- Opening Delimiter -

<file path="src/rtl/mem_pkg.sv">
// mem_pkg: shared types and constants for the memory stage.
//   size_e      - access size decoded from the load/store size fields
//   state_e     - data-memory handshake FSM state
//   wb_regs_t   - write-back pipeline register contents
//   MEM_TO_REG_LOAD - mem_to_reg encoding that selects a load
//   decode_size - maps the load_hb/store_hb control fields to size_e
package mem_pkg;

  typedef enum logic [1:0] {
    WORD = 2'd0,
    HALF = 2'd1,
    BYTE = 2'd2
  } size_e;

  typedef enum logic {
    IDLE = 1'b0,
    WAIT = 1'b1
  } state_e;

  localparam logic [1:0] MEM_TO_REG_LOAD = 2'b01;

  typedef struct packed {
    logic        wr_reg_en;
    logic        link;
    logic        mfhi;
    logic        mflo;
    logic        hi_wr_en;
    logic        lo_wr_en;
    logic [1:0]  mem_to_reg;
    logic [4:0]  wr_reg_addr;
    logic [31:0] alu;
    logic [31:0] read_data;
    logic [31:0] pc4;
    logic [31:0] hi_lo;
    logic [31:0] res_hi;
    logic [31:0] res_lo;
  } wb_regs_t;

  // A load with load_hb clear is always a word; otherwise the store_hb
  // field carries the size (11 falls back to word).
  function automatic size_e decode_size(input logic       is_load,
                                        input logic       load_hb,
                                        input logic [1:0] store_hb);
    size_e s;
    s = WORD;
    if (!(is_load && !load_hb)) begin
      case (store_hb)
        2'b01:   s = HALF;
        2'b10:   s = BYTE;
        default: s = WORD;
      endcase
    end
    return s;
  endfunction

endpackage

</file>
<file path="src/rtl/load_align.sv">
// load_align: extracts the addressed byte/half/word lane from the read
// data bus and sign- or zero-extends it to 32 bits. Purely combinational.
// Ports:
//   rdata_i   - raw 32-bit word from data memory
//   addr_lo_i - byte offset within the word
//   size_i    - access size
//   sign_i    - 1: sign-extend, 0: zero-extend
//   data_o    - aligned, extended load result
module load_align
  import mem_pkg::*;
(
  input  logic [31:0] rdata_i,
  input  logic [1:0]  addr_lo_i,
  input  size_e       size_i,
  input  logic        sign_i,
  output logic [31:0] data_o
);

  logic [7:0]  byte_lane;
  logic [15:0] half_lane;

  always_comb begin
    case (addr_lo_i)
      2'd0:    byte_lane = rdata_i[7:0];
      2'd1:    byte_lane = rdata_i[15:8];
      2'd2:    byte_lane = rdata_i[23:16];
      default: byte_lane = rdata_i[31:24];
    endcase
    half_lane = addr_lo_i[1] ? rdata_i[31:16] : rdata_i[15:0];

    case (size_i)
      BYTE:    data_o = {{24{sign_i & byte_lane[7]}}, byte_lane};
      HALF:    data_o = {{16{sign_i & half_lane[15]}}, half_lane};
      default: data_o = rdata_i;
    endcase
  end

endmodule

</file>
<file path="src/rtl/memory_stage.sv">
// memory_stage: pipeline memory stage. Issues load/store requests on a
// req/ack data-memory port, stalls upstream until ack, aligns load data and
// registers all results into the write-back pipeline registers.
// Configuration macro: MEM_MISALIGN_TRAP_EN
//   defined   - misaligned half/word accesses raise misalign_trap, no request
//   undefined - misalign_trap is 0 and the offending low address bits are
//               forced to zero
// Ports:
//   clk, reset            - clock, synchronous active-high reset
//   *_mem                 - control/data fields from the execute register
//   dmem_*                - data-memory request interface
//   stall_mem             - holds upstream stages while a request is pending
//   misalign_trap         - one-cycle pulse on a trapped access
//   *_wb                  - write-back register outputs
module memory_stage
  import mem_pkg::*;
(
  input  logic        clk,
  input  logic        reset,
  input  logic        wr_reg_en_mem,
  input  logic        link_mem,
  input  logic        mem_wr_mem,
  input  logic        load_hb_mem,
  input  logic        sign_zero_ext_mem,
  input  logic        mfhi_mem,
  input  logic        mflo_mem,
  input  logic        hi_wr_en_mem,
  input  logic        lo_wr_en_mem,
  input  logic [1:0]  mem_to_reg_mem,
  input  logic [1:0]  store_hb_mem,
  input  logic [4:0]  wr_reg_addr_mem,
  input  logic [31:0] alu_to_mem,
  input  logic [31:0] sourceB_mem,
  input  logic [31:0] PC4_mem,
  input  logic [31:0] hi_lo_mem,
  input  logic [31:0] res_hi_mem,
  input  logic [31:0] res_lo_mem,
  output logic        dmem_req,
  output logic        dmem_we,
  output logic [3:0]  dmem_be,
  output logic [31:0] dmem_addr,
  output logic [31:0] dmem_wdata,
  input  logic [31:0] dmem_rdata,
  input  logic        dmem_ack,
  output logic        stall_mem,
  output logic        misalign_trap,
  output logic        wr_reg_en_wb,
  output logic        link_wb,
  output logic        mfhi_wb,
  output logic        mflo_wb,
  output logic        hi_wr_en_wb,
  output logic        lo_wr_en_wb,
  output logic [1:0]  mem_to_reg_wb,
  output logic [4:0]  wr_reg_addr_wb,
  output logic [31:0] alu_to_wb,
  output logic [31:0] read_data_wb,
  output logic [31:0] PC4_wb,
  output logic [31:0] hi_lo_wb,
  output logic [31:0] res_hi_wb,
  output logic [31:0] res_lo_wb
);

  logic        is_load;
  logic        is_store;
  logic        access;
  size_e       size;
  logic [31:0] addr_eff;
  logic        trap;
  logic        bubble;
  logic [31:0] load_data;
  state_e      state_q, state_d;
  wb_regs_t    wb_q, wb_d;

  assign is_load  = (mem_to_reg_mem == MEM_TO_REG_LOAD);
  assign is_store = mem_wr_mem;
  assign access   = is_load | is_store;
  assign size     = decode_size(is_load & ~is_store, load_hb_mem, store_hb_mem);

`ifdef MEM_MISALIGN_TRAP_EN
  logic misaligned;

  always_comb begin
    misaligned = 1'b0;
    case (size)
      HALF:    misaligned = alu_to_mem[0];
      WORD:    misaligned = |alu_to_mem[1:0];
      default: misaligned = 1'b0;
    endcase
  end

  assign addr_eff = alu_to_mem;
  // Only a fresh access can trap; WAIT is only ever entered when aligned.
  assign trap     = ~reset & access & misaligned & (state_q == IDLE);
`else
  always_comb begin
    addr_eff = alu_to_mem;
    case (size)
      HALF:    addr_eff[0]   = 1'b0;
      WORD:    addr_eff[1:0] = 2'b00;
      default: addr_eff      = alu_to_mem;
    endcase
  end

  assign trap = 1'b0;
`endif

  // Upstream holds the instruction while stalled, so the request fields
  // derived from it stay stable until ack without extra capture registers.
  assign dmem_req      = ~reset & ((state_q == WAIT) | (access & ~trap));
  assign stall_mem     = dmem_req & ~dmem_ack;
  assign misalign_trap = trap;
  assign dmem_addr     = addr_eff;
  assign dmem_we       = is_store;

  always_comb begin
    case (size)
      BYTE: begin
        dmem_be    = 4'b0001 << addr_eff[1:0];
        dmem_wdata = {4{sourceB_mem[7:0]}};
      end
      HALF: begin
        dmem_be    = addr_eff[1] ? 4'b1100 : 4'b0011;
        dmem_wdata = {2{sourceB_mem[15:0]}};
      end
      default: begin
        dmem_be    = 4'b1111;
        dmem_wdata = sourceB_mem;
      end
    endcase
  end

  load_align u_load_align (
    .rdata_i   (dmem_rdata),
    .addr_lo_i (addr_eff[1:0]),
    .size_i    (size),
    .sign_i    (sign_zero_ext_mem),
    .data_o    (load_data)
  );

  always_comb begin
    state_d = state_q;
    case (state_q)
      IDLE:    if (dmem_req && !dmem_ack) state_d = WAIT;
      WAIT:    if (dmem_ack) state_d = IDLE;
      default: state_d = IDLE;
    endcase
  end

  assign bubble = stall_mem | trap;

  always_comb begin
    wb_d.wr_reg_en   = wr_reg_en_mem;
    wb_d.link        = link_mem;
    wb_d.mfhi        = mfhi_mem;
    wb_d.mflo        = mflo_mem;
    wb_d.hi_wr_en    = hi_wr_en_mem;
    wb_d.lo_wr_en    = lo_wr_en_mem;
    wb_d.mem_to_reg  = mem_to_reg_mem;
    wb_d.wr_reg_addr = wr_reg_addr_mem;
    wb_d.alu         = alu_to_mem;
    wb_d.read_data   = load_data;
    wb_d.pc4         = PC4_mem;
    wb_d.hi_lo       = hi_lo_mem;
    wb_d.res_hi      = res_hi_mem;
    wb_d.res_lo      = res_lo_mem;
  end

  always_ff @(posedge clk) begin
    if (reset) begin
      state_q <= IDLE;
      wb_q    <= '0;
    end else begin
      state_q <= state_d;
      if (bubble) begin
        // Bubble: drop every write enable, leave data fields as they were.
        wb_q.wr_reg_en <= 1'b0;
        wb_q.hi_wr_en  <= 1'b0;
        wb_q.lo_wr_en  <= 1'b0;
      end else begin
        wb_q <= wb_d;
      end
    end
  end

  assign wr_reg_en_wb   = wb_q.wr_reg_en;
  assign link_wb        = wb_q.link;
  assign mfhi_wb        = wb_q.mfhi;
  assign mflo_wb        = wb_q.mflo;
  assign hi_wr_en_wb    = wb_q.hi_wr_en;
  assign lo_wr_en_wb    = wb_q.lo_wr_en;
  assign mem_to_reg_wb  = wb_q.mem_to_reg;
  assign wr_reg_addr_wb = wb_q.wr_reg_addr;
  assign alu_to_wb      = wb_q.alu;
  assign read_data_wb   = wb_q.read_data;
  assign PC4_wb         = wb_q.pc4;
  assign hi_lo_wb       = wb_q.hi_lo;
  assign res_hi_wb      = wb_q.res_hi;
  assign res_lo_wb      = wb_q.res_lo;

endmodule
</file>
<file path="config.mk">
export PLATFORM = sky130hd
export DESIGN_NAME = memory_stage
export DESIGN_NICKNAME = d
export VERILOG_FILES = /design/src/rtl/mem_pkg.sv /design/src/rtl/load_align.sv /design/src/rtl/memory_stage.sv
export SDC_FILE = /design/constraint.sdc
export NUM_CORES = 1
export LEC_CHECK = 0
export ABC_AREA = 1
export ABC_CLOCK_PERIOD_IN_PS = 5550
export BUFFER_PORTS_ARGS = -buffer_cell sky130_fd_sc_hd__buf_2
export CAP_MARGIN = 20
export CORE_AREA = 4 4 201 203
export CTS_CLUSTER_SIZE = 16
export DETAILED_ROUTE_END_ITERATION = 12
export DIE_AREA = 0 0 205 207
export GPL_TIMING_DRIVEN = 1
export HOLD_SLACK_MARGIN = 0.1
export PLACE_DENSITY = 0.43
export SLEW_MARGIN = 20
export SYNTH_ARGS = -nofsm -noshare
export SYNTH_HDL_FRONTEND = slang
export SYNTH_SLANG_ARGS = --single-unit
</file>
<file path="constraint.sdc">
create_clock -name clk -period 5.55 [get_ports clk]
set_clock_uncertainty 0.2 [all_clocks]
set_input_delay 0 -clock clk [delete_from_list [all_inputs] [get_ports clk]]
set_output_delay 0 -clock clk [all_outputs]
set_load 0.02 [all_outputs]
</file>
==> metrics.md, run 1 <==
| Metric | Value |
|---|---|
| Resized cells post-CTS | 0 |
| Clock tree buffer depth | 3 |
| Run Error | [ERROR RSZ-0060] Max buffer count reached. |
| Mapped Avg Cell Area | 9.224 µm² |
| Ys async rst share | 0 |
| # Post-CTS Setup Buffers | 0 |
| Post-Syn Instances | 863 |
| Last flow stage reached | clock tree synthesis (4_1_cts) |
| Distinct cell type count after synthesis | 29 |
| PortBufs | 520 |
| Leading register cell type out of synthesis | dfxtp_1 |
| CTS Root Cell | clkbuf_16 |
| Syn Std Cell Area | 7960 µm² |
| Seq cells post-synth | 206 |
| Final Wtd Congestion | 0.8091 |
| Outcome | aborted with a tool error |
| Cts-stage hold buffer count | 372 |
| Final HPWL DP | 24460 µm |
| Post-synth EDFFs | 0 |
| Num CTS Buffers | 24 |
| Die Width | 205 µm |
| Starting Density | 0.2069 |
| YS warnings | 0 |
| Die outline height | 207 µm |
| TritonCTS Sinks | 206 |
| Register area share after synthesis | 0.5181 |
| Io pins | 522 |
| H-Tree Depth | 1 |
| Row cnt | 72 |
| Syn_nets | 1111 |
[cell families after synthesis]
group           synth area share
simple gates              0.1298
other cells            0.0004711
flops                     0.5181
compound gates            0.2488
fa+ha+maj               0.004716
buf+inv                  0.09808
[synth_stat cells, types with 10 or more instances]
cell type  count  area share
nand3_1       36       0.023
a22oi_1       12       0.011
nand2_1      153       0.072
a21oi_2       10       0.011
inv_1         46       0.022
a22o_1       167        0.18
nor2_1        38       0.018
buf_2         39       0.025
a21oi_1       17       0.011
dfxtp_1      206        0.52
o21ai_0       47       0.030
clkbuf_1      17      0.0080
buf_4         41       0.039
[metrics by stage]
| step | std cells | hold WS (ps) | setup WS (ps) | area [µm²] |
|---|---|---|---|---|
| after detailed placement | 1807 | 13.25 | 2554 | 10700 |
| after global placement | 1806 | 8.408 | 2334 | 10670 |
| after floorplan | 863 | -127.6 | 3637 | 7960 |
==> inputs of run 2 (changes only) <==
CORE_AREA = 4 4 200 202   (was 4 4 201 203)
CTS_CLUSTER_SIZE = default   (was 16)
DIE_AREA = 0 0 204 206   (was 0 0 205 207)
HOLD_SLACK_MARGIN = default   (was 0.1)
PLACE_DENSITY = default   (was 0.43)
PLACE_DENSITY_LB_ADDON = 0.15   (was default)
==> metrics.md, run 2 <==
| Metric | Value |
|---|---|
| Outcome | finished clean |
| Worst Setup End Kind | flip-flop |
| Antenna Nets Post-Route | 0 |
| Drt first pass iters | 5 |
| Area Growth Syn to Fin | 81.63% |
| Hold Crit Start | reset |
| Layout fillers | 3921 |
| Vias | 9117 |
| Hold depth | 4 |
| Die ar. | 42020 µm² |
| Crit-path max FO | 46 |
| TritonCTS Sinks | 206 |
| Lkg Pwr | 7.395 nW |
| CTS Root Cell | clkbuf_16 |
| Die Width | 204 µm |
| PD cells | 293.6 nW/µm² |
| Placement Cell Area | 10680 µm² |
| Register-to-register setup slack | 2190 ps |
| Share of the synthesized area in the top cell type | 0.5181 |
| Ys async rst share | 0 |
| Initial antenna violation count | 1 |
| Critical Path Start Type | input pin |
| RR Endpoint | read_data_wb[13]$_SDFFE_PP0N_ |
| Via density | 4.240 |
| Syn Std Cell Area | 7960 µm² |
| Final min period | 4924 ps |
| Commonest non-fill, non-tap cells in the layout | 520 x buf_2, 296 x dlygate4sd3_1, 206 x dfxtp_1 |
| TritonCTS clock tree | done |
| Leading register cell type out of synthesis | dfxtp_1 |
| Final setup vio count | 0 |
| Max-slew headroom | 0.2987 |
| Largest net degree at the start of global routing | 95 |
| H-Tree Depth | 1 |
| Layout cells sized above 1 | 0.3654 |
| Worst Hold End | res_lo_wb[4]$_SDFFE_PP0N_ |
| Distinct cell type count after synthesis | 29 |
| Worst Reg2Reg Path Length in Cells | 12 |
| Routed WL | 35930 µm |
| Core Box Area | 38290 µm² |
| Post-route clock period utilization | 0.8873 |
| Total track usage | 0.1583 |
| Post-synth EDFFs | 0 |
| Io pins | 522 |
| First-pass GRT wire length | 53790 µm |
| Post-Syn Instances | 863 |
| Vias in the first global route | 9531 |
| Fin util | 0.3776 |
| Clock slew seen by the registers of the worst setup and hold paths | 60 ps |
| Seq cells post-synth | 206 |
| Num CTS Buffers | 25 |
| Final HPWL DP | 24530 µm |
| Starting DRT DRC Count | 477 |
| Post-route cell area | 14460 µm² |
| Critical path class | input pin to flip-flop |
| Fin. max-slew vios | 0 |
| Max-cap violations | 0 |
| Clk Latency, worst-skew pair | 520 ps |
| Final nets | 1861 |
| Worst hold slack | 16.74 ps |
| Syn_nets | 1111 |
| Die outline height | 206 µm |
| Worst R2R Start | state_q$_SDFF_PP0_ |
| Most common cell in the synthesized netlist | dfxtp_1 |
| Register area share after synthesis | 0.5181 |
| RSZ-0062 raised after global routing | false |
| Worst min path class | input pin to flip-flop |
| Post-synth top cells | 206 x dfxtp_1, 167 x a22o_1, 153 x nand2_1 |
| Pwr Total | 4.244 mW |
| Final Wtd Congestion | 0.7658 |
| Residual DRC count | 0 |
| Mapped Avg Cell Area | 9.224 µm² |
| PortBufs | 520 |
| Maximum vdd drop | 0.1863 mV |
| Max frequency | 203.1 MHz |
| GR Overflow Total | 0 |
| Clock tree buffer depth | 3 |
| Arr. time, crit path | 5120 ps |
| Worst-Margin Slew | 1052 ps |
| CP Data Required Time | 5750 ps |
| Starting Density | 0.2079 |
| Synth area leaders | dfxtp_1 52%, a22o_1 18%, nand2_1 7.2% |
| Fin. Hold Viols | 0 |
| Row cnt | 72 |
| Leading area contributor after synthesis | dfxtp_1 |
| TNS Setup | 0 ps |
| YS warnings | 0 |
| Wire per inst | 16.71 µm |
| Commonest non-fill, non-tap cell in the layout | buf_2 |
-- run 2: worst max path at each step --
stage                      start                      endpoint  slack (ps)  depth (start not counted)
3_3_place_gp   mem_to_reg_mem[1]  read_data_wb[7]$_SDFFE_PP0N_        2790                         15
6_report       mem_to_reg_mem[1]  read_data_wb[7]$_SDFFE_PP0N_         630                         19
2_1_floorplan  mem_to_reg_mem[1]  read_data_wb[4]$_SDFFE_PP0N_        3640                         13
5_1_grt        mem_to_reg_mem[1]  read_data_wb[7]$_SDFFE_PP0N_         170                         19
3_5_place_dp   mem_to_reg_mem[1]  read_data_wb[2]$_SDFFE_PP0N_        2760                         12
4_1_cts        mem_to_reg_mem[1]  read_data_wb[7]$_SDFFE_PP0N_         610                         19
-- run 2: stage by stage --
step,setup slack (ps),cells
finish,625.7,2150
global route,168.8,2150
CTS,613.3,2149
detailed placement,2760,1808
global placement,2787,1808
floorplan,3637,863
-- run 2: metal layers --
layer / vias up / wire, µm / global-route usage
li1: 4470 / - / -
met4: 0 / 1015 / 0.04882
met2: 372 / 17850 / 0.2828
met3: 62 / 2764 / 0.03938
met1: 4213 / 14300 / 0.1876
met5: - / 0 / 0
-- run 2: cell type report --
class | count | area (µm²) | share of cell area
repair buffers | 823 | 5618 | 0.3886
inverters | 50 | 187.7 | 0.01298
clock buffers | 36 | 737.0 | 0.05097
clock inverters | 9 | 80.08 | 0.005539
diodes | 1 | 2.502 | 0.0001731
flip-flops and latches | 206 | 4124 | 0.2852
multi-input cells | 507 | 3060 | 0.2117
well taps | 518 | 648.1 | 0.04483
-- run 2: worst max-delay path: stages --
cell and delay [ps]:
dlygate4sd3_1 550, buf_2 140, inv_1 60, nand2_1 70, nor3_1 290, nor3_1 120
ha_1 300, buf_4 280, inv_1 300, buf_4 350, nand2_1 120, a32oi_1 150
dlygate4sd3_1 560, o21ai_0 60, dlygate4sd3_1 570, nand2_1 50, dlygate4sd3_1 550, nand2_1 50
dlygate4sd3_1 550
-- run 2: timing repair --
action                                 CTS  global route
hold buffers                           296             0
buffers inserted                         0             0
endpoints found under the hold margin  206             0
resized for setup                        0             0
-- run 2: report_power, final --
group          switching [mW]  leakage, nW  internal (mW)
sequential             0.0615         1.71           1.60
clock                   0.633        0.406          0.967
combinational           0.548         5.27          0.435
-- run 2: cell families (layout without fill, tap and decap cells) --
group | after synthesis | count (layout) | synth area share
AO/OA/AOI/OAI | 256 | 256 | 0.2488
adder cells (fa/ha/maj) | 3 | 3 | 0.004716
buffers and inverters | 150 | 918 | 0.09808
flip-flops | 206 | 206 | 0.5181
other | 1 | 2 | 0.0004711
AND/OR/NAND/NOR | 247 | 247 | 0.1298
Note: power is estimated with default switching activity, not from simulation.
==> inputs of run 3 (changes only) <==
ABC_CLOCK_PERIOD_IN_PS = 6400   (was 5550)
clock period = 6.4 ns   (was 5.55 ns; I/O delays follow)
==> metrics.md, run 3 <==
| Metric | Value |
|---|---|
| Die Width | 204 µm |
| YS warnings | 0 |
| Post-synth top cells | 206 x dfxtp_1, 167 x a22o_1, 153 x nand2_1 |
| Run Error | [ERROR RSZ-0060] Max buffer count reached. |
| Most common cell in the synthesized netlist | dfxtp_1 |
| Mapped Avg Cell Area | 9.224 µm² |
| Outcome | aborted with a tool error |
| Syn_nets | 1111 |
| PortBufs | 520 |
| Cts-stage hold buffer count | 371 |
| Num CTS Buffers | 25 |
| Io pins | 522 |
| Starting Density | 0.2079 |
| Leading area contributor after synthesis | dfxtp_1 |
| H-Tree Depth | 1 |
| Die outline height | 206 µm |
| Share of the synthesized area in the top cell type | 0.5181 |
| Final HPWL DP | 24400 µm |
| Ys async rst share | 0 |
| Leading register cell type out of synthesis | dfxtp_1 |
| Post-synth EDFFs | 0 |
| Last flow stage reached | clock tree synthesis (4_1_cts) |
| Syn Std Cell Area | 7960 µm² |
| CTS Root Cell | clkbuf_16 |
| Resized cells post-CTS | 0 |
| Seq cells post-synth | 206 |
| Distinct cell type count after synthesis | 29 |
| Post-Syn Instances | 863 |
| Synth area leaders | dfxtp_1 52%, a22o_1 18%, nand2_1 7.2% |
| Row cnt | 72 |
| Final Wtd Congestion | 0.7828 |
| # Post-CTS Setup Buffers | 0 |
| Clock tree buffer depth | 3 |
| TritonCTS Sinks | 206 |
| Register area share after synthesis | 0.5181 |
## run 3: cell counts after synthesis
No cell type changed its count.
## run 3: cell families after synthesis
| logic type | share of synthesized area |
|---|---|
| simple gates | 0.1298 |
| compound gates | 0.2488 |
| other cells | 0.0004711 |
| fa+ha+maj | 0.004716 |
| buf+inv | 0.09808 |
| flops | 0.5181 |
## run 3: through the flow
stage               hold WS (ps)  cells  worst slack (ps)    util  instance area [µm²]
floorplan                 -127.6    863              4487       -                 7960
global placement           7.884   1806              3311  0.2784                10660
detailed placement         12.79   1806              3319  0.2784                10660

- Closing Delimiter -

Problem details: The lines to copy run from the start of the records above through the line holding "input logic [1:0]"; give them exactly, both ends included, and nothing else.

Expected output:
<file path="src/rtl/mem_pkg.sv">
// mem_pkg: shared types and constants for the memory stage.
//   size_e      - access size decoded from the load/store size fields
//   state_e     - data-memory handshake FSM state
//   wb_regs_t   - write-back pipeline register contents
//   MEM_TO_REG_LOAD - mem_to_reg encoding that selects a load
//   decode_size - maps the load_hb/store_hb control fields to size_e
package mem_pkg;

  typedef enum logic [1:0] {
    WORD = 2'd0,
    HALF = 2'd1,
    BYTE = 2'd2
  } size_e;

  typedef enum logic {
    IDLE = 1'b0,
    WAIT = 1'b1
  } state_e;

  localparam logic [1:0] MEM_TO_REG_LOAD = 2'b01;

  typedef struct packed {
    logic        wr_reg_en;
    logic        link;
    logic        mfhi;
    logic        mflo;
    logic        hi_wr_en;
    logic        lo_wr_en;
    logic [1:0]  mem_to_reg;
    logic [4:0]  wr_reg_addr;
    logic [31:0] alu;
    logic [31:0] read_data;
    logic [31:0] pc4;
    logic [31:0] hi_lo;
    logic [31:0] res_hi;
    logic [31:0] res_lo;
  } wb_regs_t;

  // A load with load_hb clear is always a word; otherwise the store_hb
  // field carries the size (11 falls back to word).
  function automatic size_e decode_size(input logic       is_load,
                                        input logic       load_hb,
                                        input logic [1:0] store_hb);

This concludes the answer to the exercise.